Uber redesigned its MySQL infrastructure to improve cluster uptime, replacing external failover with MySQL Group Replication(MGR). Applied across thousands of clusters, the change reduces failover from minutes to seconds while maintaining strong consistency. The redesign began by introducing consensus replication to remove external dependencies, and was scaled fleet‑wide with automated onboarding, node management, rebalancing, and safeguards to ensure quorum and operational reliability.
Previously, Uber ran MySQL clusters in a single-primary, asynchronous replica model. External systems detected failures and promoted replicas, resulting in failover times measured in minutes. To reduce downtime and improve reliability, Uber adopted MySQL Group Replication, a Paxos-based consensus protocol. The new architecture embeds consensus within the database itself, forming a three-node MGR cluster. One node serves as primary for writes, while the other two secondaries participate in consensus without accepting direct writes. This ensures that all nodes maintain up-to-date data and can automatically elect a new primary if needed.
Uber Engineering emphasized in a LinkedIn post :
At Uber, high availability is non-negotiable.
Scalable read replicas fan out from the secondaries, separating read scaling from write availability while preserving fault tolerance. Flow control within MGR monitors transaction queues on each secondary and signals the primary to pause, or throttle writes as needed, preventing nodes from falling behind.
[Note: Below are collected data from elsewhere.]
$ cat config.mk
export PLATFORM = sky130hd
export DESIGN_NAME = pco_div
export DESIGN_NICKNAME = d
export VERILOG_FILES = /design/src/design/pco_pkg.sv /design/src/design/pco_div.sv
export SDC_FILE = /design/constraint.sdc
export NUM_CORES = 2
export LEC_CHECK = 0
export ABC_AREA = 0
export BUFFER_PORTS_ARGS = -buffer_cell sky130_fd_sc_hd__buf_2
export CAP_MARGIN = 20
export CORE_ASPECT_RATIO = 1.5
export CORE_MARGIN = 2
export CORE_UTILIZATION = 45
export CTS_CLUSTER_SIZE = 24
export DETAILED_ROUTE_END_ITERATION = 10
export GPL_ROUTABILITY_DRIVEN = 0
export SLEW_MARGIN = 40
export SYNTH_ARGS = -nofsm -noshare
export SYNTH_HDL_FRONTEND = slang
export SYNTH_SLANG_ARGS = --single-unit
$ cat constraint.sdc
create_clock -name clock -period 7.9 [get_ports clock]
set_clock_uncertainty 0.1 [all_clocks]
set_input_delay 0.395 -clock clock [delete_from_list [all_inputs] [get_ports clock]]
set_output_delay 0.395 -clock clock [all_outputs]
set_load 0.05 [all_outputs]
This mechanism avoids replication inconsistencies, reduces write downtime during failover, and prevents errant GTIDs from propagating outside the cluster.
Architecture of a consensus-based MySQL cluster (Source: Uber Blog Post)
Benchmarking revealed trade-offs with the new design, showing a slight increase in write latency of hundreds of microseconds compared to asynchronous replication, but a dramatic reduction in total write unavailability during primary failures from minutes to under 10 seconds, including primary election and routing updates. Read latencies remained consistent since local replica performance matched the legacy model.
Uber scaled the architecture using an automated control plane for cluster onboarding, offboarding back to legacy replication, and rebalancing during topology changes. Workflows handle both graceful and ungraceful node replacements, and configurations such as group_replication_unreachable_majority_timeout and single-leader mode protect against split-brain and minority partitions. Automated topology health analysis dynamically adds new nodes when a group drops below quorum and removes excess nodes to reduce overhead. Downstream replicas are repointed during node deletion, with optional backlog application blocking to maintain strict external consistency.
Rebalance consensus cluster workflow (Source: Uber Blog Post)
Uber engineers say implementing MySQL Group Replication at scale revealed MGR plugin using performance_schema.memory/group_replication, and careful handling of group_replication_bootstrap_group to prevent split-brain scenarios. Single-primary mode was selected over multi-primary for simplicity and operational predictability, as multi-primary introduces higher conflict potential and requires robust conflict resolution for transactional ordering. The combination of consensus-based replication, automated workflows, and scalable read replicas enables high availability, strong consistency, and reduced manual intervention, providing a foundation for Uber’s fleet-scale MySQL infrastructure.